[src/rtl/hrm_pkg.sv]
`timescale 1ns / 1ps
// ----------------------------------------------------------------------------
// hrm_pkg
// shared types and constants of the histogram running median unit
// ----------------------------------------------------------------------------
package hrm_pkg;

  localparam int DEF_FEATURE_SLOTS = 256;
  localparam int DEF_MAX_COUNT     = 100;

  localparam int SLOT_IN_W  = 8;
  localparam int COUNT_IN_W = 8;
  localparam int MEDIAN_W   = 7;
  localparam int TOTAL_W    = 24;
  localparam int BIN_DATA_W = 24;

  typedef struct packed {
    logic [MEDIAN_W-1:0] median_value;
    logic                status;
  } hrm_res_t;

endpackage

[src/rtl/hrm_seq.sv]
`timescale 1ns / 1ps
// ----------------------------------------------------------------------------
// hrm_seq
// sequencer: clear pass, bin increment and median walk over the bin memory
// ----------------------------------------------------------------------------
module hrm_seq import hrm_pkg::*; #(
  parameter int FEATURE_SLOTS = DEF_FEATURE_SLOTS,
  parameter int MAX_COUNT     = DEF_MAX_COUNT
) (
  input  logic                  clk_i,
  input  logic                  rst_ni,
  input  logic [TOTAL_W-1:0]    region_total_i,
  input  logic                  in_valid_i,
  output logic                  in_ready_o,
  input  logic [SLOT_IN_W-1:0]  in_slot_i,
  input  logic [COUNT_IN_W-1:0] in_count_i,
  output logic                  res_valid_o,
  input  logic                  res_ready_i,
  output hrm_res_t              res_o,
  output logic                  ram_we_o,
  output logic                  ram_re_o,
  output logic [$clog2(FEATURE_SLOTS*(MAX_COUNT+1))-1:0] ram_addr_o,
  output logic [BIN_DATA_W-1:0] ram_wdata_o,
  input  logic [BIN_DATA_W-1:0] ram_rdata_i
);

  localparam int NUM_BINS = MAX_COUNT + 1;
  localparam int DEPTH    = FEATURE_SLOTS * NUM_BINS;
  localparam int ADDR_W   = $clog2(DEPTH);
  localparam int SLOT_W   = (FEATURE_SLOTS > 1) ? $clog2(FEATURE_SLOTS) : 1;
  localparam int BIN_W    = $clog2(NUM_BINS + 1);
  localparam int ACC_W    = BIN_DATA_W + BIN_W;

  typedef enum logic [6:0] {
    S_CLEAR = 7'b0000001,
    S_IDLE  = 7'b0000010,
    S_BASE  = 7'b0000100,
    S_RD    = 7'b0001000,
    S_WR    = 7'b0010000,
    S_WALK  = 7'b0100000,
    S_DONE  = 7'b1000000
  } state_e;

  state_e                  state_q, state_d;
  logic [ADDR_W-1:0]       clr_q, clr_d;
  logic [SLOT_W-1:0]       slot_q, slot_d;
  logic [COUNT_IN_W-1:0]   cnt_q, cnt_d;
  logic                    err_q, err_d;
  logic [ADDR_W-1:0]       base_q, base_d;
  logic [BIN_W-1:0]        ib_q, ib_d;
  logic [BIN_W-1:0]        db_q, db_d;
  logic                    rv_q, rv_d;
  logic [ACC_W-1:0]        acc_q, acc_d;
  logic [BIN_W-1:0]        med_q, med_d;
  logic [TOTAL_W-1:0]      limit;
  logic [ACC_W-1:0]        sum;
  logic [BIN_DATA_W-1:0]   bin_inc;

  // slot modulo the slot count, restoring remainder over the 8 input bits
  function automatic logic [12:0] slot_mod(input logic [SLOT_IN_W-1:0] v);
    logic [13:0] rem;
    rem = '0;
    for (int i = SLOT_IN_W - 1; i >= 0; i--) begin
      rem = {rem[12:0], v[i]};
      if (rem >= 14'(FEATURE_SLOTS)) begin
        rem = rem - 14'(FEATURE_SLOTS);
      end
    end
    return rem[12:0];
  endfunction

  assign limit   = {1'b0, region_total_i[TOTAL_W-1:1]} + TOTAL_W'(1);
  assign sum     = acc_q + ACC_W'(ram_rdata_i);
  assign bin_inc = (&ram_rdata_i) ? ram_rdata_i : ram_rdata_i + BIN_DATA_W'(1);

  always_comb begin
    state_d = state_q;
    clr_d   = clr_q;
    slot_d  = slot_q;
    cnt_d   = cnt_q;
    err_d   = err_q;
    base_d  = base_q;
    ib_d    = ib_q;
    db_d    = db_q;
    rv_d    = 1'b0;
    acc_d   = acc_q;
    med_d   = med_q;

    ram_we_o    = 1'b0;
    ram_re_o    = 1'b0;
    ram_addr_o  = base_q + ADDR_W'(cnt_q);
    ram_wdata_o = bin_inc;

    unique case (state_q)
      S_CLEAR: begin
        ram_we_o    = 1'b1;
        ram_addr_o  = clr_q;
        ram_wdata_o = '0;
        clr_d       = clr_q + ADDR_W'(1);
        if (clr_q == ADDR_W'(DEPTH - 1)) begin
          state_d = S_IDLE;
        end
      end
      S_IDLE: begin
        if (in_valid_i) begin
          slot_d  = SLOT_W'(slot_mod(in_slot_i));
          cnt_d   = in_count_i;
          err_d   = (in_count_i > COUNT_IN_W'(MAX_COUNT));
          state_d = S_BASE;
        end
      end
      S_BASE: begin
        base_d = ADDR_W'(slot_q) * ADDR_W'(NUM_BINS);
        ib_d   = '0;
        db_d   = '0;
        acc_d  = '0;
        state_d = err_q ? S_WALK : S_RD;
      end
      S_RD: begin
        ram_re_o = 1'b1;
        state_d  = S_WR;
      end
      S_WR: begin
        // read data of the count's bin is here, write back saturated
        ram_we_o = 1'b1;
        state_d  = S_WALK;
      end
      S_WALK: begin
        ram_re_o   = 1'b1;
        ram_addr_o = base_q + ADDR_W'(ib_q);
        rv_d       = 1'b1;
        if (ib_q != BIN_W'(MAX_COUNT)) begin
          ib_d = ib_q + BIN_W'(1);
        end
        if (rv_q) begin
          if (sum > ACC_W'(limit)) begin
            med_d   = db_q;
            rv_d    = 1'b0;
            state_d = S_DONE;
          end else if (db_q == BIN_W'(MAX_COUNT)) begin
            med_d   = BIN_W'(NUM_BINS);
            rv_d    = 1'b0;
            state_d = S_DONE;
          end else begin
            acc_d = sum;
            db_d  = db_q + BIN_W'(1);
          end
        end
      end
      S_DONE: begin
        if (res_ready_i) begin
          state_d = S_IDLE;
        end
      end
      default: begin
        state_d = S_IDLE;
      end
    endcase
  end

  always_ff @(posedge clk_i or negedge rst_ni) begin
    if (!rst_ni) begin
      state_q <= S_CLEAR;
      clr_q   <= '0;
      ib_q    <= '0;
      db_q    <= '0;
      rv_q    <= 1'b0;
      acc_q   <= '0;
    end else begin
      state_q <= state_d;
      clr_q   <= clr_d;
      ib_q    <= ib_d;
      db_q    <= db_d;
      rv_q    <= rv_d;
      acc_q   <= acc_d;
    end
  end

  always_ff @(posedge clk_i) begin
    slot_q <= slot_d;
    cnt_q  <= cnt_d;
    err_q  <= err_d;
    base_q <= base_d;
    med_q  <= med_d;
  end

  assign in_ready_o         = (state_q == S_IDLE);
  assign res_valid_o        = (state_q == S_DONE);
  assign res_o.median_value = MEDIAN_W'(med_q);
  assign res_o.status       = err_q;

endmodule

> [WHAT TO PRODUCE]:
Print out the listing in full, exactly as it appears.

> [EXERCISE OUTPUT]:
[src/rtl/hrm_pkg.sv]
`timescale 1ns / 1ps
// ----------------------------------------------------------------------------
// hrm_pkg
// shared types and constants of the histogram running median unit
// ----------------------------------------------------------------------------
package hrm_pkg;

  localparam int DEF_FEATURE_SLOTS = 256;
  localparam int DEF_MAX_COUNT     = 100;

  localparam int SLOT_IN_W  = 8;
  localparam int COUNT_IN_W = 8;
  localparam int MEDIAN_W   = 7;
  localparam int TOTAL_W    = 24;
  localparam int BIN_DATA_W = 24;

  typedef struct packed {
    logic [MEDIAN_W-1:0] median_value;
    logic                status;
  } hrm_res_t;

endpackage

[src/rtl/hrm_seq.sv]
`timescale 1ns / 1ps
// ----------------------------------------------------------------------------
// hrm_seq
// sequencer: clear pass, bin increment and median walk over the bin memory
// ----------------------------------------------------------------------------
module hrm_seq import hrm_pkg::*; #(
  parameter int FEATURE_SLOTS = DEF_FEATURE_SLOTS,
  parameter int MAX_COUNT     = DEF_MAX_COUNT
) (
  input  logic                  clk_i,
  input  logic                  rst_ni,
  input  logic [TOTAL_W-1:0]    region_total_i,
  input  logic                  in_valid_i,
  output logic                  in_ready_o,
  input  logic [SLOT_IN_W-1:0]  in_slot_i,
  input  logic [COUNT_IN_W-1:0] in_count_i,
  output logic                  res_valid_o,
  input  logic                  res_ready_i,
  output hrm_res_t              res_o,
  output logic                  ram_we_o,
  output logic                  ram_re_o,
  output logic [$clog2(FEATURE_SLOTS*(MAX_COUNT+1))-1:0] ram_addr_o,
  output logic [BIN_DATA_W-1:0] ram_wdata_o,
  input  logic [BIN_DATA_W-1:0] ram_rdata_i
);

  localparam int NUM_BINS = MAX_COUNT + 1;
  localparam int DEPTH    = FEATURE_SLOTS * NUM_BINS;
  localparam int ADDR_W   = $clog2(DEPTH);
  localparam int SLOT_W   = (FEATURE_SLOTS > 1) ? $clog2(FEATURE_SLOTS) : 1;
  localparam int BIN_W    = $clog2(NUM_BINS + 1);
  localparam int ACC_W    = BIN_DATA_W + BIN_W;

  typedef enum logic [6:0] {
    S_CLEAR = 7'b0000001,
    S_IDLE  = 7'b0000010,
    S_BASE  = 7'b0000100,
    S_RD    = 7'b0001000,
    S_WR    = 7'b0010000,
    S_WALK  = 7'b0100000,
    S_DONE  = 7'b1000000
  } state_e;

  state_e                  state_q, state_d;
  logic [ADDR_W-1:0]       clr_q, clr_d;
  logic [SLOT_W-1:0]       slot_q, slot_d;
  logic [COUNT_IN_W-1:0]   cnt_q, cnt_d;
  logic                    err_q, err_d;
  logic [ADDR_W-1:0]       base_q, base_d;
  logic [BIN_W-1:0]        ib_q, ib_d;
  logic [BIN_W-1:0]        db_q, db_d;
  logic                    rv_q, rv_d;
  logic [ACC_W-1:0]        acc_q, acc_d;
  logic [BIN_W-1:0]        med_q, med_d;
  logic [TOTAL_W-1:0]      limit;
  logic [ACC_W-1:0]        sum;
  logic [BIN_DATA_W-1:0]   bin_inc;

  // slot modulo the slot count, restoring remainder over the 8 input bits
  function automatic logic [12:0] slot_mod(input logic [SLOT_IN_W-1:0] v);
    logic [13:0] rem;
    rem = '0;
    for (int i = SLOT_IN_W - 1; i >= 0; i--) begin
      rem = {rem[12:0], v[i]};
      if (rem >= 14'(FEATURE_SLOTS)) begin
        rem = rem - 14'(FEATURE_SLOTS);
      end
    end
    return rem[12:0];
  endfunction

  assign limit   = {1'b0, region_total_i[TOTAL_W-1:1]} + TOTAL_W'(1);
  assign sum     = acc_q + ACC_W'(ram_rdata_i);
  assign bin_inc = (&ram_rdata_i) ? ram_rdata_i : ram_rdata_i + BIN_DATA_W'(1);

  always_comb begin
    state_d = state_q;
    clr_d   = clr_q;
    slot_d  = slot_q;
    cnt_d   = cnt_q;
    err_d   = err_q;
    base_d  = base_q;
    ib_d    = ib_q;
    db_d    = db_q;
    rv_d    = 1'b0;
    acc_d   = acc_q;
    med_d   = med_q;

    ram_we_o    = 1'b0;
    ram_re_o    = 1'b0;
    ram_addr_o  = base_q + ADDR_W'(cnt_q);
    ram_wdata_o = bin_inc;

    unique case (state_q)
      S_CLEAR: begin
        ram_we_o    = 1'b1;
        ram_addr_o  = clr_q;
        ram_wdata_o = '0;
        clr_d       = clr_q + ADDR_W'(1);
        if (clr_q == ADDR_W'(DEPTH - 1)) begin
          state_d = S_IDLE;
        end
      end
      S_IDLE: begin
        if (in_valid_i) begin
          slot_d  = SLOT_W'(slot_mod(in_slot_i));
          cnt_d   = in_count_i;
          err_d   = (in_count_i > COUNT_IN_W'(MAX_COUNT));
          state_d = S_BASE;
        end
      end
      S_BASE: begin
        base_d = ADDR_W'(slot_q) * ADDR_W'(NUM_BINS);
        ib_d   = '0;
        db_d   = '0;
        acc_d  = '0;
        state_d = err_q ? S_WALK : S_RD;
      end
      S_RD: begin
        ram_re_o = 1'b1;
        state_d  = S_WR;
      end
      S_WR: begin
        // read data of the count's bin is here, write back saturated
        ram_we_o = 1'b1;
        state_d  = S_WALK;
      end
      S_WALK: begin
        ram_re_o   = 1'b1;
        ram_addr_o = base_q + ADDR_W'(ib_q);
        rv_d       = 1'b1;
        if (ib_q != BIN_W'(MAX_COUNT)) begin
          ib_d = ib_q + BIN_W'(1);
        end
        if (rv_q) begin
          if (sum > ACC_W'(limit)) begin
            med_d   = db_q;
            rv_d    = 1'b0;
            state_d = S_DONE;
          end else if (db_q == BIN_W'(MAX_COUNT)) begin
            med_d   = BIN_W'(NUM_BINS);
            rv_d    = 1'b0;
            state_d = S_DONE;
          end else begin
            acc_d = sum;
            db_d  = db_q + BIN_W'(1);
          end
        end
      end
      S_DONE: begin
        if (res_ready_i) begin
          state_d = S_IDLE;
        end
      end
      default: begin
        state_d = S_IDLE;
      end
    endcase
  end

  always_ff @(posedge clk_i or negedge rst_ni) begin
    if (!rst_ni) begin
      state_q <= S_CLEAR;
      clr_q   <= '0;
      ib_q    <= '0;
      db_q    <= '0;
      rv_q    <= 1'b0;
      acc_q   <= '0;
    end else begin
      state_q <= state_d;
      clr_q   <= clr_d;
      ib_q    <= ib_d;
      db_q    <= db_d;
      rv_q    <= rv_d;
      acc_q   <= acc_d;
    end
  end

  always_ff @(posedge clk_i) begin
    slot_q <= slot_d;
    cnt_q  <= cnt_d;
    err_q  <= err_d;
    base_q <= base_d;
    med_q  <= med_d;
  end

  assign in_ready_o         = (state_q == S_IDLE);
  assign res_valid_o        = (state_q == S_DONE);
  assign res_o.median_value = MEDIAN_W'(med_q);
  assign res_o.status       = err_q;

endmodule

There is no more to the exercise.